Temporary variables in list comprehensions
Rustom Mody
rustompmody at gmail.com
Mon Jan 9 07:59:56 EST 2017
On Monday, January 9, 2017 at 5:54:15 PM UTC+5:30, Tim Chase wrote:
> On 2017-01-09 02:46, Paul Rubin wrote:
> > > gen = (expensive_calculation(x) for x in data)

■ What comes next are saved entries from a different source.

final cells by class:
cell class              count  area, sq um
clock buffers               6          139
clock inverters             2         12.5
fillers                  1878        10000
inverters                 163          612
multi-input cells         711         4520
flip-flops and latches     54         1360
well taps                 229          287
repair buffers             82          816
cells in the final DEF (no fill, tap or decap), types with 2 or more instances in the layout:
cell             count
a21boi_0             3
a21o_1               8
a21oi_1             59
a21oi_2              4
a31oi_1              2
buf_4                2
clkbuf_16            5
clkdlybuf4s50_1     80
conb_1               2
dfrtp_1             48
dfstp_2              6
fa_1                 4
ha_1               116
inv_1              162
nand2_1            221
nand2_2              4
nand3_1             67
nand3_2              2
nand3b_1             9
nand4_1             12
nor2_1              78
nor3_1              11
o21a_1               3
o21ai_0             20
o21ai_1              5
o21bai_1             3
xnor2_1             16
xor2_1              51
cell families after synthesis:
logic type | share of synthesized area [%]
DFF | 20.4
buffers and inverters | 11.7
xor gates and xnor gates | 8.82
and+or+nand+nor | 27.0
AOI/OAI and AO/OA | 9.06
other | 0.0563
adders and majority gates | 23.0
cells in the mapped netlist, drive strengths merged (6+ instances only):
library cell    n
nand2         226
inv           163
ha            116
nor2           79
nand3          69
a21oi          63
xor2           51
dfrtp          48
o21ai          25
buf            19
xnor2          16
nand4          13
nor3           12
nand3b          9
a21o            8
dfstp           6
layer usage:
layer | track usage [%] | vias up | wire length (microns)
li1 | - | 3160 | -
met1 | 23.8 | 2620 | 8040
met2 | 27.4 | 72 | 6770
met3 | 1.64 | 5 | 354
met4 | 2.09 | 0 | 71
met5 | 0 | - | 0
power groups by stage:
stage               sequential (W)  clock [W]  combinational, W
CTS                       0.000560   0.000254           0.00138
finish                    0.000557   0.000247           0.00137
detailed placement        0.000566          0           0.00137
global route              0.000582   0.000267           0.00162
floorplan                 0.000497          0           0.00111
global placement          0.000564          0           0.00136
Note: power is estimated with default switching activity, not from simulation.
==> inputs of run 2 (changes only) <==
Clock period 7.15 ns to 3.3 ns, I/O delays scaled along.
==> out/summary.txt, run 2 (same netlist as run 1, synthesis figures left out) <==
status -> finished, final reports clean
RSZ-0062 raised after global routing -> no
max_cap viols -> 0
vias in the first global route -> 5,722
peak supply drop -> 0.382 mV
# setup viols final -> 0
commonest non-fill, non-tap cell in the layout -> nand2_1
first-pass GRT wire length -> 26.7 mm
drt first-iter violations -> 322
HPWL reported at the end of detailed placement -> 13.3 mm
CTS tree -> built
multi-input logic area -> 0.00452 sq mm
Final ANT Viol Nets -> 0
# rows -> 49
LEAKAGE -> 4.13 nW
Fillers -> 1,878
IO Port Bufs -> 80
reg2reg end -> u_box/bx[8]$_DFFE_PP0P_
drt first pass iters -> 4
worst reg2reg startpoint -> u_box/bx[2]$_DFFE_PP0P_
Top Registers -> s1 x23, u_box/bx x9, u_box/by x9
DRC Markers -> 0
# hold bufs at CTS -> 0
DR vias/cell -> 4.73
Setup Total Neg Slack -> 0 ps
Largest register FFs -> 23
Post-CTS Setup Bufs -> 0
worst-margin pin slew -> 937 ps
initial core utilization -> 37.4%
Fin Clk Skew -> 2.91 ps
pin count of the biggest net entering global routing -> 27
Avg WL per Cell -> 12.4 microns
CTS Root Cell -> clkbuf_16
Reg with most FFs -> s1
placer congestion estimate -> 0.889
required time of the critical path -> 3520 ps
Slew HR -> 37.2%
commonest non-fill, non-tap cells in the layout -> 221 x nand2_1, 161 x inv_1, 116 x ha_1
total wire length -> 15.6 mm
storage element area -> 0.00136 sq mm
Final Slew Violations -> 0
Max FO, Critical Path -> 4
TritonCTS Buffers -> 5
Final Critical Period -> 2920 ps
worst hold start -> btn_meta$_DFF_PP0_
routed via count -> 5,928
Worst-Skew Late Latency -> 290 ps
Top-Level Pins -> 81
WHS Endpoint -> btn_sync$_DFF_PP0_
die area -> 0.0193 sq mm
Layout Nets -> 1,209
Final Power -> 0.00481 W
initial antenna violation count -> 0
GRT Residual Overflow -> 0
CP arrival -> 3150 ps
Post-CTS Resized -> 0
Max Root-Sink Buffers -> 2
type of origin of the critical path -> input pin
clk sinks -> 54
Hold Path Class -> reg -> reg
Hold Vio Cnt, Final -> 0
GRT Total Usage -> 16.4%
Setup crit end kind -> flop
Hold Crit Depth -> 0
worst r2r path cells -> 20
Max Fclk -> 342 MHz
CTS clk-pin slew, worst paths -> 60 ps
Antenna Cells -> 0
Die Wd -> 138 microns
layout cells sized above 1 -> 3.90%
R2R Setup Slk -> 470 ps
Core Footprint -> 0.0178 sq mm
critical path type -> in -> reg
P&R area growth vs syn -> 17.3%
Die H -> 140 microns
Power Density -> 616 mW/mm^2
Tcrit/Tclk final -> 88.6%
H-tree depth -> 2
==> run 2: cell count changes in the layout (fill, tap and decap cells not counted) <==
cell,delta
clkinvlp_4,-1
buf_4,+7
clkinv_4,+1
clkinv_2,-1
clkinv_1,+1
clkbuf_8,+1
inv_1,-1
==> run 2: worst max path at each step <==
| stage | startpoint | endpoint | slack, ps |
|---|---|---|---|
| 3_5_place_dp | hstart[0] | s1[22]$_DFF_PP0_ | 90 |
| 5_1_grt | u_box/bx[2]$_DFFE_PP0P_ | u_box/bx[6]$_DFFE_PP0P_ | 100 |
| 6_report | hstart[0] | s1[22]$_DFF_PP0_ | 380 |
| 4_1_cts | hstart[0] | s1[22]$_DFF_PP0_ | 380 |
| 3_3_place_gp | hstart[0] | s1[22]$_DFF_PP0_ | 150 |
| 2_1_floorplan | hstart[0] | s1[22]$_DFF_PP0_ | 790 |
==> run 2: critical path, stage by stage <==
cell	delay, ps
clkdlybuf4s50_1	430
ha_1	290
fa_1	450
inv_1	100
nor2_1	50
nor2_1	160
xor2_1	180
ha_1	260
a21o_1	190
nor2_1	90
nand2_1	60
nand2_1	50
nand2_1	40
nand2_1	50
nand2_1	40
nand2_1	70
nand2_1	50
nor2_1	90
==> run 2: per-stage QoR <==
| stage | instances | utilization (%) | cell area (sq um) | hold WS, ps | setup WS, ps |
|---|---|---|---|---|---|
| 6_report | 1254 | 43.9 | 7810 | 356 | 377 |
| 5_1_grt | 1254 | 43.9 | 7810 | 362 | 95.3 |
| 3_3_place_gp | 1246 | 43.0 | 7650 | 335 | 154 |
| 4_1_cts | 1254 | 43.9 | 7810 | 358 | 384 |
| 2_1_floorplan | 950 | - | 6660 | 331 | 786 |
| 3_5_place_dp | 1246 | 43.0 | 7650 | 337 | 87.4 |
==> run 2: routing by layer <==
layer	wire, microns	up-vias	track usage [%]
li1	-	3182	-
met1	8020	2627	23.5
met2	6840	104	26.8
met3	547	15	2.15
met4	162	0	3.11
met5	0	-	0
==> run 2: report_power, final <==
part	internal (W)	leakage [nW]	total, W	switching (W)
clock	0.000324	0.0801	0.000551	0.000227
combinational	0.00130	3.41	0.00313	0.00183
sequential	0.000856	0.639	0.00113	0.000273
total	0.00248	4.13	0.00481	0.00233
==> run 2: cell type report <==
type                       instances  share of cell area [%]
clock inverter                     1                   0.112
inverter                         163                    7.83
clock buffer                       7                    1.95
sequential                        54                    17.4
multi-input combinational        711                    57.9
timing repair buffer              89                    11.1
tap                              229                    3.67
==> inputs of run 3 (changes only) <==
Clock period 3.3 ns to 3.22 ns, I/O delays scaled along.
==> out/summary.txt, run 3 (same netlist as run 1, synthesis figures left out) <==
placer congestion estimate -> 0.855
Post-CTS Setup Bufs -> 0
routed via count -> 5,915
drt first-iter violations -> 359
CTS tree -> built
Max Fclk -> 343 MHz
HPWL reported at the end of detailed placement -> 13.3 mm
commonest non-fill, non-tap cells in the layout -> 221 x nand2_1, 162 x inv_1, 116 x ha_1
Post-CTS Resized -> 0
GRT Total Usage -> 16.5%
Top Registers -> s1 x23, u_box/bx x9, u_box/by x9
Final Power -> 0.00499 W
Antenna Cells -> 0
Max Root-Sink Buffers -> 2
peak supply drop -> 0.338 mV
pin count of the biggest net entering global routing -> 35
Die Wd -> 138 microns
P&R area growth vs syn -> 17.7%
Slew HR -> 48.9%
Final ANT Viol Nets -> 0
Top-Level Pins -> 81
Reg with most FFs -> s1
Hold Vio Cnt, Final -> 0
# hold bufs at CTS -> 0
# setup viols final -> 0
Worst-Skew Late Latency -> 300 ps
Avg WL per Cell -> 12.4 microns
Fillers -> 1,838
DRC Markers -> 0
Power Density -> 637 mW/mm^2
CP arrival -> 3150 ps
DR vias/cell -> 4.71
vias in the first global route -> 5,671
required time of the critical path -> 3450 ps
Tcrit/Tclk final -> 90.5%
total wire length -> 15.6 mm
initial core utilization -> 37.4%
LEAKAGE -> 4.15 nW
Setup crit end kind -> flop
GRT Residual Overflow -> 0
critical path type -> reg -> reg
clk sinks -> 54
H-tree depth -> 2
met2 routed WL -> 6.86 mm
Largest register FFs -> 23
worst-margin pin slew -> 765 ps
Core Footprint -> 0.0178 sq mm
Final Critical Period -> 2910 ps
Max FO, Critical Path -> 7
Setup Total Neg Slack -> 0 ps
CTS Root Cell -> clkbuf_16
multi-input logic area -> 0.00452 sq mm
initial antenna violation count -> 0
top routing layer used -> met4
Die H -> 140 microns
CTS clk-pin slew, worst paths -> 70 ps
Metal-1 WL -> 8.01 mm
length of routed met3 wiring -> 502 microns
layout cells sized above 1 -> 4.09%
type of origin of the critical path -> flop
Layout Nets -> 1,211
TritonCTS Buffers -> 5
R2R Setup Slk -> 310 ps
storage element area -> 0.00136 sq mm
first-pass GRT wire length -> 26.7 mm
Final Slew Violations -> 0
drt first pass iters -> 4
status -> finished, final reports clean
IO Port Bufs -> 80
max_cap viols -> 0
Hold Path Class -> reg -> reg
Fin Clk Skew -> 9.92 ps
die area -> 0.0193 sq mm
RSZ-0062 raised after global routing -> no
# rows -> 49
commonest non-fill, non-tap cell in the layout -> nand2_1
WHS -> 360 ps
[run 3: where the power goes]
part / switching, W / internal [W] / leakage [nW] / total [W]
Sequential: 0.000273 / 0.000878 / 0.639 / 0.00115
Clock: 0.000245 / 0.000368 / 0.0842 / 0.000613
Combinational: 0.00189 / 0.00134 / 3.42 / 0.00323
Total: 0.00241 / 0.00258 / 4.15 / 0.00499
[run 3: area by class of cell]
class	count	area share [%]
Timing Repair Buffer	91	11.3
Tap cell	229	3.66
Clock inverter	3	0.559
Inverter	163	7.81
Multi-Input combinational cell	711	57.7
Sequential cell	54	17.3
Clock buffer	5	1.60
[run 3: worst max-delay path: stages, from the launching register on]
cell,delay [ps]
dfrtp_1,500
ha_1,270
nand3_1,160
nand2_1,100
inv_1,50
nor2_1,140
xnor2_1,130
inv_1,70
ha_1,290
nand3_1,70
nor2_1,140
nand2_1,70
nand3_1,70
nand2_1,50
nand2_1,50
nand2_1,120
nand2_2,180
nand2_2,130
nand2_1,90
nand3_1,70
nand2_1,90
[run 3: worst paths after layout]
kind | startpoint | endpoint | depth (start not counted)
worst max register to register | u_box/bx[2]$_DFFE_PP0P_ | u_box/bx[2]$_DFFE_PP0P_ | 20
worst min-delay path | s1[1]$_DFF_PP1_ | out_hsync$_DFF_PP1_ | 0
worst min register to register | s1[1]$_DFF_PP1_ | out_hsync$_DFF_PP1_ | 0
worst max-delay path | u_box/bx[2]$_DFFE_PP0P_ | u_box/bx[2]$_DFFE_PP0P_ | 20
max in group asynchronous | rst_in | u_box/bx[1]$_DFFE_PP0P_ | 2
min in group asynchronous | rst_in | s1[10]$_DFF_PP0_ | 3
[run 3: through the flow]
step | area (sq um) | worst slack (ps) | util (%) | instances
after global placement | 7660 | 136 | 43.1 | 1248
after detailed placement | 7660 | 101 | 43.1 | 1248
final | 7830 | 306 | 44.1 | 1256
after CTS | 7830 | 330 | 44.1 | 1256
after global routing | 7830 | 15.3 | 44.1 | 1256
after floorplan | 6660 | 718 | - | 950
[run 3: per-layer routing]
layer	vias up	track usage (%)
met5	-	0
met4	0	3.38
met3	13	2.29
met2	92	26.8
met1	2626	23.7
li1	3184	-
==> src/rtl/apu_audio_pkg.sv <==
// apu_audio_pkg: register offsets, CSR bit positions and duty helpers for apu_audio_out
package apu_audio_pkg;
  localparam logic [1:0] REG_CSR = 2'd0;
  localparam logic [1:0] REG_DIV = 2'd1;
  localparam logic [1:0] REG_FIFO = 2'd2;
  localparam int CSR_EN = 0;
  localparam int CSR_FLUSH = 1;
  localparam int CSR_IRQ_EN = 2;
  localparam int CSR_THRESH = 8;
  localparam int CSR_LEVEL = 16;
  localparam int CSR_UNDERFLOW = 24;
  localparam int CSR_OVERFLOW = 25;
  localparam int CSR_FULL = 26;
  localparam int CSR_EMPTY = 27;
  localparam int CSR_FIELD_W = 4;
  function automatic int midscale(input int w);
    return 1 << (w - 1);
  endfunction
endpackage

==> src/rtl/apu_audio_fifo.sv <==
// apu_audio_fifo: flop FIFO with push/pop/flush and occupancy flags
module apu_audio_fifo #(
  parameter int DEPTH = 8,
  parameter int W = 32,
  localparam int AW = $clog2(DEPTH),
  localparam int LW = AW + 1
) (
  input  logic          clk,
  input  logic          rst_n,
  input  logic          push,
  input  logic          pop,
  input  logic          flush,
  input  logic [W-1:0]  wdata,
  output logic [W-1:0]  rdata,
  output logic [LW-1:0] level,
  output logic          full,
  output logic          empty
);
  logic [W-1:0] mem [DEPTH];
  logic [AW-1:0] wp, rp;
  logic do_pop, do_push;
  assign empty = level == '0;
  assign full = level == LW'(DEPTH);
  assign do_pop = pop && !empty;
  // a pop frees the slot the same cycle, so a push while full still lands
  assign do_push = push && (!full || do_pop);
  assign rdata = mem[rp];
  always_ff @(posedge clk)
    if (do_push && !flush) mem[wp] <= wdata;
  always_ff @(posedge clk or negedge rst_n)
    if (!rst_n) begin
      wp <= '0;
      rp <= '0;
      level <= '0;
    end else if (flush) begin
      wp <= '0;
      rp <= '0;
      level <= '0;
    end else begin
      wp <= wp + AW'(do_push);
      rp <= rp + AW'(do_pop);
      level <= level + LW'(do_push) - LW'(do_pop);
    end
endmodule

==> src/rtl/apu_audio_out.sv <==
// apu_audio_out: AHB-Lite sample FIFO, sample-rate scheduler and stereo PWM outputs
module apu_audio_out import apu_audio_pkg::*; #(
  parameter int FIFO_DEPTH = 8,
  parameter int W_PWM = 8,
  parameter int W_DIV = 8
) (
  input  logic        clk,
  input  logic        rst_n,
  input  logic [15:0] ahbls_haddr,
  input  logic [1:0]  ahbls_htrans,
  input  logic        ahbls_hwrite,
  input  logic [2:0]  ahbls_hsize,
  input  logic        ahbls_hready,
  input  logic [31:0] ahbls_hwdata,
  output logic        ahbls_hready_resp,
  output logic        ahbls_hresp,
  output logic [31:0] ahbls_hrdata,
  output logic        irq,
  output logic        audio_l,
  output logic        audio_r
);
  localparam int LW = $clog2(FIFO_DEPTH) + 1;
  localparam logic [W_PWM-1:0] MID = W_PWM'(midscale(W_PWM));
  logic ap_valid, ap_write;
  logic [1:0] ap_addr;
  logic en, irq_en, uf, of;
  logic [CSR_FIELD_W-1:0] thresh;
  logic [W_DIV-1:0] div, divctr;
  logic [W_PWM-1:0] ctr, duty_l, duty_r;
  logic [31:0] sample, csr_rd;
  logic [LW-1:0] level;
  logic full, empty, wr_csr, wr_div, push, flush, wrap, tick, pop, unused;
  assign ahbls_hready_resp = 1'b1;
  assign ahbls_hresp = 1'b0;
  assign unused = ^{ahbls_haddr[15:4], ahbls_haddr[1:0], ahbls_htrans[0], ahbls_hsize, sample};
  assign wr_csr = ap_valid && ap_write && ap_addr == REG_CSR;
  assign wr_div = ap_valid && ap_write && ap_addr == REG_DIV;
  assign push = ap_valid && ap_write && ap_addr == REG_FIFO;
  assign flush = wr_csr && ahbls_hwdata[CSR_FLUSH];
  assign wrap = en && ctr == '1;
  assign tick = wrap && divctr == div;
  assign pop = tick && !empty;
  assign irq = irq_en && 32'(level) <= 32'(thresh);
  assign audio_l = en && ctr < duty_l;
  assign audio_r = en && ctr < duty_r;
  apu_audio_fifo #(.DEPTH(FIFO_DEPTH), .W(32)) u_fifo (
    .clk(clk), .rst_n(rst_n), .push(push), .pop(pop), .flush(flush),
    .wdata(ahbls_hwdata), .rdata(sample), .level(level), .full(full), .empty(empty)
  );
  always_comb begin
    csr_rd = '0;
    csr_rd[CSR_EN] = en;
    csr_rd[CSR_IRQ_EN] = irq_en;
    csr_rd[CSR_THRESH +: CSR_FIELD_W] = thresh;
    csr_rd[CSR_LEVEL +: CSR_FIELD_W] = CSR_FIELD_W'(level);
    csr_rd[CSR_UNDERFLOW] = uf;
    csr_rd[CSR_OVERFLOW] = of;
    csr_rd[CSR_FULL] = full;
    csr_rd[CSR_EMPTY] = empty;
    ahbls_hrdata = !ap_valid || ap_write ? '0 :
                   ap_addr == REG_CSR ? csr_rd :
                   ap_addr == REG_DIV ? 32'(div) : '0;
  end
  always_ff @(posedge clk or negedge rst_n)
    if (!rst_n) begin
      ap_valid <= 1'b0;
      ap_write <= 1'b0;
      ap_addr <= '0;
    end else if (ahbls_hready) begin
      ap_valid <= ahbls_htrans[1];
      ap_write <= ahbls_hwrite;
      ap_addr <= ahbls_haddr[3:2];
    end
  always_ff @(posedge clk or negedge rst_n)
    if (!rst_n) begin
      en <= 1'b0;
      irq_en <= 1'b0;
      thresh <= '0;
      div <= '0;
      uf <= 1'b0;
      of <= 1'b0;
    end else begin
      if (wr_csr) begin
        en <= ahbls_hwdata[CSR_EN];
        irq_en <= ahbls_hwdata[CSR_IRQ_EN];
        thresh <= ahbls_hwdata[CSR_THRESH +: CSR_FIELD_W];
      end
      if (wr_div) div <= ahbls_hwdata[W_DIV-1:0];
      // a hardware event in the same cycle as the clear wins
      uf <= (tick && empty) || (uf && !(wr_csr && ahbls_hwdata[CSR_UNDERFLOW]));
      of <= (push && full && !pop && !flush) || (of && !(wr_csr && ahbls_hwdata[CSR_OVERFLOW]));
    end
  always_ff @(posedge clk or negedge rst_n)
    if (!rst_n) begin
      ctr <= '0;
      divctr <= '0;
      duty_l <= MID;
      duty_r <= MID;
    end else if (!en) begin
      ctr <= '0;
      divctr <= '0;
      duty_l <= MID;
      duty_r <= MID;
    end else begin
      ctr <= ctr + 1'b1;
      if (wrap) divctr <= tick ? '0 : divctr + 1'b1;
      if (pop) begin
        duty_l <= sample[15 -: W_PWM] ^ MID;
        duty_r <= sample[31 -: W_PWM] ^ MID;
      end
    end
endmodule
<file path="config.mk">
export PLATFORM = sky130hd
export DESIGN_NAME = wall_row_renderer
export DESIGN_NICKNAME = d
export VERILOG_FILES = /design/src/rtl/wall_row_renderer.sv
export SDC_FILE = /design/constraint.sdc
export NUM_CORES = 1
export LEC_CHECK = 0
export ABC_AREA = 1
export BUFFER_PORTS_ARGS = -buffer_cell sky130_fd_sc_hd__buf_2
export CAP_MARGIN = 10
export CORE_MARGIN = 10
export CORE_UTILIZATION = 40
export DETAILED_ROUTE_END_ITERATION = 8
export GPL_TIMING_DRIVEN = 0
export PLACE_DENSITY_LB_ADDON = 0.25
export REMOVE_ABC_BUFFERS = 1
export SLEW_MARGIN = 20
export SYNTH_ARGS = -nofsm -noshare
export SYNTH_HDL_FRONTEND = slang
export SYNTH_SLANG_ARGS = --single-unit
</file>
<file path="constraint.sdc">
create_clock -name clk -period 3.8 [get_ports clk]
set_input_delay 0.38 -clock clk [delete_from_list [all_inputs] [get_ports clk]]
set_output_delay 0.38 -clock clk [all_outputs]
set_load 0.02 [all_outputs]
</file>
<file path="src/rtl/wall_row_renderer.sv">
// Per-scanline wall renderer: classifies each pixel as sky/wall/floor and
// generates the 6-bit texel row along the wall. Between lines an iterative
// divider and shift-add multiplier prepare the texel step and clipped preload.
module wall_row_renderer #(
  parameter int unsigned H_VIEW = 640,
  parameter int unsigned HALF_W = 320,
  parameter int unsigned FRAC   = 10
) (
  input  logic        clk,
  input  logic        reset_n,
  input  logic        hmax,
  input  logic [10:0] i_size,
  input  logic        i_side,
  input  logic [9:0]  hpos,
  output logic [1:0]  o_region,
  output logic [5:0]  o_tex_v,
  output logic        o_side,
  output logic        o_ready
);

  typedef enum logic [1:0] {StIdle, StDiv, StMul, StReady} state_e;

  localparam logic [10:0] HalfW11 = 11'(HALF_W);
  localparam logic [11:0] HalfW12 = 12'(HALF_W);
  localparam logic [11:0] HView12 = 12'(H_VIEW);

  state_e      state_q, state_d;
  logic [3:0]  cnt_q, cnt_d;
  logic [10:0] size_q, size_d;
  logic        side_q, side_d;
  logic [15:0] step_q, step_d;
  logic [15:0] acc_q, acc_d;
  // num: dividend shifter in DIV, multiplicand shifter in MUL
  logic [15:0] num_q, num_d;
  // rem: partial remainder in DIV, multiplier bits of k in MUL
  logic [11:0] rem_q, rem_d;
  logic        ready_q, ready_d;
  logic        vld_q, vld_d;
  logic        hmax_q;
  logic [1:0]  region_q, region_d;
  logic [5:0]  tex_q, tex_d;

  logic [11:0] rem_sh, rem_sub;
  logic        rem_ge;
  logic [15:0] quo_next, step_fin;
  logic [10:0] k;
  logic [11:0] hpos_ext, hpos_plus, wall_end;
  logic        pix_sky, pix_wall;

  // Divider datapath, clip offset and span decode
  always_comb begin
    rem_sh    = {rem_q[10:0], num_q[15]};
    rem_ge    = rem_sh >= {1'b0, size_q};
    rem_sub   = rem_sh - {1'b0, size_q};
    quo_next  = {step_q[14:0], rem_ge};
    step_fin  = (size_q == 11'd0) ? 16'd0 : quo_next;
    k         = (size_q > HalfW11) ? size_q - HalfW11 : 11'd0;
    // Compare hpos + size against HALF_W to stay unsigned with no overflow
    hpos_ext  = {2'b00, hpos};
    hpos_plus = hpos_ext + {1'b0, size_q};
    wall_end  = HalfW12 + {1'b0, size_q};
    pix_sky   = hpos_plus < HalfW12;
    pix_wall  = !pix_sky && (hpos_ext < wall_end) && (hpos_ext < HView12);
  end

  // Next-state: capture/abort, DIV and MUL sequencing, pixel pipeline
  always_comb begin
    state_d  = state_q;
    cnt_d    = cnt_q;
    size_d   = size_q;
    side_d   = side_q;
    step_d   = step_q;
    acc_d    = acc_q;
    num_d    = num_q;
    rem_d    = rem_q;
    ready_d  = ready_q;
    vld_d    = vld_q;
    region_d = 2'd0;
    tex_d    = 6'd0;

    if (hmax_q) begin
      // A new line always restarts from scratch, whatever the current state
      size_d  = i_size;
      side_d  = i_side;
      ready_d = 1'b0;
      vld_d   = 1'b1;
      acc_d   = 16'd0;
      step_d  = 16'd0;
      num_d   = 16'h8000;
      rem_d   = 12'd0;
      cnt_d   = 4'd0;
      state_d = StDiv;
    end else begin
      unique case (state_q)
        StIdle: ;
        StDiv: begin
          rem_d  = rem_ge ? rem_sub : rem_sh;
          num_d  = {num_q[14:0], 1'b0};
          step_d = quo_next;
          cnt_d  = cnt_q + 4'd1;
          if (cnt_q == 4'd15) begin
            step_d  = step_fin;
            num_d   = step_fin;
            rem_d   = {1'b0, k};
            cnt_d   = 4'd0;
            state_d = StMul;
          end
        end
        StMul: begin
          if (rem_q[0]) acc_d = acc_q + num_q;
          num_d = {num_q[14:0], 1'b0};
          rem_d = {1'b0, rem_q[11:1]};
          cnt_d = cnt_q + 4'd1;
          if (cnt_q == 4'd10) state_d = StReady;
        end
        StReady: ready_d = 1'b1;
        default: state_d = StIdle;
      endcase
      if (ready_q && pix_wall) acc_d = acc_q + step_q;
    end

    if (vld_q) region_d = pix_sky ? 2'd0 : (pix_wall ? 2'd1 : 2'd2);
    if (ready_q && pix_wall) tex_d = acc_q[FRAC +: 6];
  end

  // State and output registers, cleared asynchronously
  always_ff @(posedge clk or negedge reset_n) begin
    if (!reset_n) begin
      state_q  <= StIdle;
      cnt_q    <= 4'd0;
      size_q   <= 11'd0;
      side_q   <= 1'b0;
      step_q   <= 16'd0;
      acc_q    <= 16'd0;
      num_q    <= 16'd0;
      rem_q    <= 12'd0;
      ready_q  <= 1'b0;
      vld_q    <= 1'b0;
      hmax_q   <= 1'b0;
      region_q <= 2'd0;
      tex_q    <= 6'd0;
    end else begin
      state_q  <= state_d;
      cnt_q    <= cnt_d;
      size_q   <= size_d;
      side_q   <= side_d;
      step_q   <= step_d;
      acc_q    <= acc_d;
      num_q    <= num_d;
      rem_q    <= rem_d;
      ready_q  <= ready_d;
      vld_q    <= vld_d;
      hmax_q   <= hmax;
      region_q <= region_d;
      tex_q    <= tex_d;
    end
  end

  assign o_region = region_q;
  assign o_tex_v  = tex_q;
  assign o_side   = side_q;
  assign o_ready  = ready_q;

endmodule

</file>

> > > result = [(tmp, tmp + 1) for tmp in gen]
> >
> > result = [(tmp, tmp+1) for tmp in map(expensive_calculation, data)]
>
> As charmingly expressive as map() is, the wildly different behavior in
> py3 (it's a generator that evaluates lazily) vs py2 (it consumes the
> entire iterable in one go) leads me to avoid it in general,
> especially when Python gives me list-comprehensions and generators
> that can do what I intend explicitly. E.g., passing in
> itertools.count() as an iterable to map() will kill py2 but is
> perfectly fine in py3 (a horrible example):
>
> import itertools as i
> for x in i.takewhile(
> lambda n: n < 100,
> map(lambda g: g**2, i.count())
> ):
> print(x)
>
> But yes, both ChrisA's pass-it-to-a-function and Serhiy's nested
> generate-the-tmp-values-then-operate-on-those are good solutions
> depending on how they feel in any particular context. If I need to
> use an "if" clause in the outer generator that tests the resulting
> temp values, I use Serhiy's solution:
>
> [(tmp, tmp + 1)
> for tmp in (
> expensive_calculation(x)
> for x in data
> )
> if tmp > 42
> ]
What happens when the expensive is on an inner generator?
Something like:
[expensive₂(y) for x in data for y in foo(x)]
[The ₂ representing the 2 or more occurrences in Steven's eg]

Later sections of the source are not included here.